Istat, la verità sugli stipendi: perché le buste paga crescono ma siamo più poveri
I recenti dati Istat sulle retribuzioni spengono l'entusiasmo del Governo Meloni riguardo alla ripresa dell'economia e dei salari: gli stipendi non si sono mai davvero ripresi dalla grande inflazione del biennio 2022-2023 e dalla successiva crisi energetica.
Nulla di nuovo, a dire il vero, ma piuttosto la classica "scoperta dell'acqua calda". È noto a tutti che, finché gli aumenti contrattuali saranno legati all'indice IPCA (che esclude a priori dal calcolo del costo della vita i beni energetici, le cui impennate sono ben visibili nelle bollette e al distributore), i salari usciranno sempre sconfitti.
Il bilancio degli ultimi anni resta quindi negativo: non solo non abbiamo recuperato il potere d'acquisto perduto, ma abbiamo accumulato ulteriori perdite con gli ultimi rinnovi contrattuali, compresi quelli siglati dalla Cgil.

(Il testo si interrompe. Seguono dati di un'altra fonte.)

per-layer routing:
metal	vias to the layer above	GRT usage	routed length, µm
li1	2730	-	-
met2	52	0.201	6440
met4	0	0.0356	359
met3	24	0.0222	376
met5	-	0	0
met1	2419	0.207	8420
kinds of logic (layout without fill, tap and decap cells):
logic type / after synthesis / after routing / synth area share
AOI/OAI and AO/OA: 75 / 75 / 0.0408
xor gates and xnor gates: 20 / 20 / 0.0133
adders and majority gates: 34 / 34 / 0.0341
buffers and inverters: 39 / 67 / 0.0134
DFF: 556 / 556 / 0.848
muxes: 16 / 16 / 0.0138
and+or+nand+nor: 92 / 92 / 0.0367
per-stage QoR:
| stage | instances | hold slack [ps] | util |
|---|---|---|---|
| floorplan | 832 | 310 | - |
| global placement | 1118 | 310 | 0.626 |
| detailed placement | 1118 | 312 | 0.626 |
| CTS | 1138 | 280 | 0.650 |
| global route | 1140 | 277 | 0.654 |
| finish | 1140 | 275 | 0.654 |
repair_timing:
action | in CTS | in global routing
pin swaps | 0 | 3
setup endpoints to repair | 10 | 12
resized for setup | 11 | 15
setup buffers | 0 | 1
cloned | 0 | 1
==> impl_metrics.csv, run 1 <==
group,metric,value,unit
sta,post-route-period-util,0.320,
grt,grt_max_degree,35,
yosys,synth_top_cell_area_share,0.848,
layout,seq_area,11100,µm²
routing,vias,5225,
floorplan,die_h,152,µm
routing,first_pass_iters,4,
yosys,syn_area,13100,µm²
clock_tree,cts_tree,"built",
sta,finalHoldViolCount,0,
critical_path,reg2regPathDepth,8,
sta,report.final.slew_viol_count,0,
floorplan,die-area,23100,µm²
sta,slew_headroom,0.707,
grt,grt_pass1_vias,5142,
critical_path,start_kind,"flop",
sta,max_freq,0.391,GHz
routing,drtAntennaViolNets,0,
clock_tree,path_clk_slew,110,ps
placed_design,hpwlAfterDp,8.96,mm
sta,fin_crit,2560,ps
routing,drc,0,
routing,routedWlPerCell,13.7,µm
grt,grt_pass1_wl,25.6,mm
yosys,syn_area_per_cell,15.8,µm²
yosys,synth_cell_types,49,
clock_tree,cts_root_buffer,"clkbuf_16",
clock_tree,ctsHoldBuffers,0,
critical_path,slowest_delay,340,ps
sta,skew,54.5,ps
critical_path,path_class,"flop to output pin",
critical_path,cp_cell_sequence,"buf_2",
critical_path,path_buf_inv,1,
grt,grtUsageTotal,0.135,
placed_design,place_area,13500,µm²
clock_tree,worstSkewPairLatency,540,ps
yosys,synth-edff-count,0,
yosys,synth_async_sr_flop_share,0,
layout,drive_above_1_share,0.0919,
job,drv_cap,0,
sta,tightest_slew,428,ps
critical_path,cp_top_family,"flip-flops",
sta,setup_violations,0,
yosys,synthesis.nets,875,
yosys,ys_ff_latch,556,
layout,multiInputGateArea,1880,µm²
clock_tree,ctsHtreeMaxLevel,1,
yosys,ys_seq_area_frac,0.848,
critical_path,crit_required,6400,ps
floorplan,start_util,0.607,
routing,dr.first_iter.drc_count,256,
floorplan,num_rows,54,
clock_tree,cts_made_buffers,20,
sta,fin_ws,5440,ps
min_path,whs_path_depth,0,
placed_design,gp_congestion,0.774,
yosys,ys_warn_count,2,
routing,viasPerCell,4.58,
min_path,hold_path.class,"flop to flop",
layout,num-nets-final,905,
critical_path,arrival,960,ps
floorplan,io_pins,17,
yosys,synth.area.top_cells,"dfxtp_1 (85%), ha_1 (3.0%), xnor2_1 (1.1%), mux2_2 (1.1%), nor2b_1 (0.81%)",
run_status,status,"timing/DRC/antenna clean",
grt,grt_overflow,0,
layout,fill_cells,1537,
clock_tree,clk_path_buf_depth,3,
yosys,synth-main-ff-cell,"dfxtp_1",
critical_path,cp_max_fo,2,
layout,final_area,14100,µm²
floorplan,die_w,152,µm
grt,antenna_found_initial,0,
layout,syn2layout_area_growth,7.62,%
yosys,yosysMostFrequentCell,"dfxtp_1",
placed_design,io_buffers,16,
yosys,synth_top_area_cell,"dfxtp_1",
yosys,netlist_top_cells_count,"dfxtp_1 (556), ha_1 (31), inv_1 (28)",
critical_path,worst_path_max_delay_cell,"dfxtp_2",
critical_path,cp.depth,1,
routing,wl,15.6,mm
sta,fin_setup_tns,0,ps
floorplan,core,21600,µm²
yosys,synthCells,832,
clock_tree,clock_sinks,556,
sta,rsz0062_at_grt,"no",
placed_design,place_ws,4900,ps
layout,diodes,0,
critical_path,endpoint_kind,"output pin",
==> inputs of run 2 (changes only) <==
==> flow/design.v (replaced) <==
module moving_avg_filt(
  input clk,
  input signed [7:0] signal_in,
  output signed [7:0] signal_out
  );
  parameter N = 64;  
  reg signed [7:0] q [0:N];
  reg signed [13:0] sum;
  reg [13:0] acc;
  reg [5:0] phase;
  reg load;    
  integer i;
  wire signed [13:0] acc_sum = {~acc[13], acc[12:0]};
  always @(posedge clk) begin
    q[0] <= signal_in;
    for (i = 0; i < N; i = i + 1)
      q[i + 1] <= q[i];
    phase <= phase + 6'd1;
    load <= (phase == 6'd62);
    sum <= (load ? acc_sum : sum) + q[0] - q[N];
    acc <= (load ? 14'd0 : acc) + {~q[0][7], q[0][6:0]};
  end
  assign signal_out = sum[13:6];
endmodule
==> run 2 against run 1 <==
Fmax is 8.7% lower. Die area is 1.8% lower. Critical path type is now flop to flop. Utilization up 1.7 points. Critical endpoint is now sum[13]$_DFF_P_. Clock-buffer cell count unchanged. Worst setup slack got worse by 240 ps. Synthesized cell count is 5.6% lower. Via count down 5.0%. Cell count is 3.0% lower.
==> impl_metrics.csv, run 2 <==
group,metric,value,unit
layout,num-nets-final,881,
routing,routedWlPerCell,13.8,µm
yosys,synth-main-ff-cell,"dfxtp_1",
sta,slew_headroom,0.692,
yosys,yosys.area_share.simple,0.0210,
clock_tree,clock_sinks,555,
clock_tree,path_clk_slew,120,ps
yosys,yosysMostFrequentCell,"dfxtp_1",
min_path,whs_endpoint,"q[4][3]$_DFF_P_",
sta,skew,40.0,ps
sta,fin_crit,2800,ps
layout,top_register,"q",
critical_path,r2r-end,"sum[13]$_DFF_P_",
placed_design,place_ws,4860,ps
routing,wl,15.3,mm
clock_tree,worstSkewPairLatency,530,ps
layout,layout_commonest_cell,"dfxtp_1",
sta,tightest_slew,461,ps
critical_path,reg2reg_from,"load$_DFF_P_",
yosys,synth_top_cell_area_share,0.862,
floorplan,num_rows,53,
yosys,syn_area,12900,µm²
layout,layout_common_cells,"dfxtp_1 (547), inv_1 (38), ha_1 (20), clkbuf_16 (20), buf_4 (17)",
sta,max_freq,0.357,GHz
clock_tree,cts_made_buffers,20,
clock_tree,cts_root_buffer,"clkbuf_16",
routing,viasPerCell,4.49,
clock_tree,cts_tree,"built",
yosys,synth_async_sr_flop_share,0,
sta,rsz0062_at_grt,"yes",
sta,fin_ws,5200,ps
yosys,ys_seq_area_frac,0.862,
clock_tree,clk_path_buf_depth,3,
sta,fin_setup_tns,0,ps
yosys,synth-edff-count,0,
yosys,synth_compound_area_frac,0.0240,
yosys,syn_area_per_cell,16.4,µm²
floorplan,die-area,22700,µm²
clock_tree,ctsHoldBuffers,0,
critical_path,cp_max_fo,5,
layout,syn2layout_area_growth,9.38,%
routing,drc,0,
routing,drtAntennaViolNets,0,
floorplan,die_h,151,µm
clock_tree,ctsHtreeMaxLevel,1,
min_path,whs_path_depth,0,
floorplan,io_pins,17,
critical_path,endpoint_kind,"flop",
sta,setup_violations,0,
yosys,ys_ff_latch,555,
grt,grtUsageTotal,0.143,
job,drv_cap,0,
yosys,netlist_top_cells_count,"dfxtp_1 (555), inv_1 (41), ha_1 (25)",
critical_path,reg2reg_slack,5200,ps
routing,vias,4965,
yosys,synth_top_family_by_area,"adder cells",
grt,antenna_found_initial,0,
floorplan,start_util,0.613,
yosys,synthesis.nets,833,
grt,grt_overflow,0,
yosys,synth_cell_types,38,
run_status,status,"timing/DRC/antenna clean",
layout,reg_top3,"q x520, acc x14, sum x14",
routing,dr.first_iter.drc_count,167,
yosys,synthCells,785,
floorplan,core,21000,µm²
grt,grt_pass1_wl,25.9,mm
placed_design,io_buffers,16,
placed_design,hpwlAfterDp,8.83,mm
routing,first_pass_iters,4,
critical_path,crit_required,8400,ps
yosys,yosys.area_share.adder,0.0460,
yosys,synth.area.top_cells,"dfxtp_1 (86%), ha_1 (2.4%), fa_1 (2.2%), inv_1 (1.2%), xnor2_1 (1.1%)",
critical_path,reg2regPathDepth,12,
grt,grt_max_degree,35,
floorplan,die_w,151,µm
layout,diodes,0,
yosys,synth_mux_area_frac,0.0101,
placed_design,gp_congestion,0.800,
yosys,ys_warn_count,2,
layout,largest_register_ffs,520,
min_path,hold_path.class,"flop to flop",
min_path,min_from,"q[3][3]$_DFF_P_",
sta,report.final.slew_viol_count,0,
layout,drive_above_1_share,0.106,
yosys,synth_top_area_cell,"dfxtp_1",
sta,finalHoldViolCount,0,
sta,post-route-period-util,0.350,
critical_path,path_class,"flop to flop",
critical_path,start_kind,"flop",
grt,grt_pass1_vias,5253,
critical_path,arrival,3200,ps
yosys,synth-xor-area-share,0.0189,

Nel secondo trimestre del 2026, come certificato dal report Istat sulle "Retribuzioni contrattuali (Aprile - Giugno 2026)", i salari reali sono tornati a scendere. Sebbene le retribuzioni crescano del 2,6% su base annua, i prezzi al consumo superano il 3%. Chi lavora guadagna apparentemente di più — poiché il valore assoluto della busta paga è aumentato —, ma in termini relativi e di potere d'acquisto effettivo recepisce meno di prima, subendo una netta erosione dei salari reali. A differenza di altri Paesi, l'Italia comprime la dinamica salariale da anni; pertanto, oggi possiamo affermare di non aver ancora recuperato il potere d'acquisto perso negli ultimi sette anni.

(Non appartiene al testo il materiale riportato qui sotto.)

This design comes from an exercise in tuning for small area and a short achievable clock period on the open sky130 flow, not from production work.
No functional check of the RTL was part of this run.
Power and IR drop assume default switching activity.

File: config.mk
export PLATFORM = sky130hd
export DESIGN_NAME = fir_gen
export DESIGN_NICKNAME = fir_gen
export VERILOG_FILES = /design/flow/design.v
export SDC_FILE = /design/flow/constraint.sdc
export NUM_CORES = 4
export LEC_CHECK = 0
export CAP_MARGIN = 20
export CORE_MARGIN = 2
export CORE_UTILIZATION = 40
export SETUP_SLACK_MARGIN = 2.5
export SLEW_MARGIN = 20
export SYNTH_HIERARCHICAL = 1
export SYNTH_MINIMUM_KEEP_SIZE = 0
File: constraint.sdc
create_clock -name core_clock -period 5.5 [get_ports {clk}]
set_input_delay 1.1000 -clock core_clock [delete_from_list [all_inputs] [get_ports {clk}]]
set_output_delay 1.1000 -clock core_clock [all_outputs]
set_load 0.01 [all_outputs]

Rileggendo le decine di dichiarazioni, articoli e interviste "addomesticate" diffuse da radio e TV — che raccontavano di un'economia virtuosa e di stipendi in ripresa —, emerge chiaramente come siano state raccontate solo mezza verità, eludendo il nodo centrale: l'inarrestabile calo del potere d'acquisto.
La politica del taglio del cuneo fiscale e della detassazione degli aumenti contrattuali ha fallito. Bisogna essere laici e obiettivi: la riduzione delle tasse sul lavoro ha prodotto solo effetti temporanei e circoscritti, usata come scappatoia per non affrontare l'erosione del potere d'acquisto e l'inefficacia dei meccanismi di calcolo degli aumenti. Se la Premier Meloni avesse messo mano a questo sistema, si sarebbe inimicata sia le associazioni datoriali sia i sindacati, che sulla detassazione condividono la medesima visione di Confindustria.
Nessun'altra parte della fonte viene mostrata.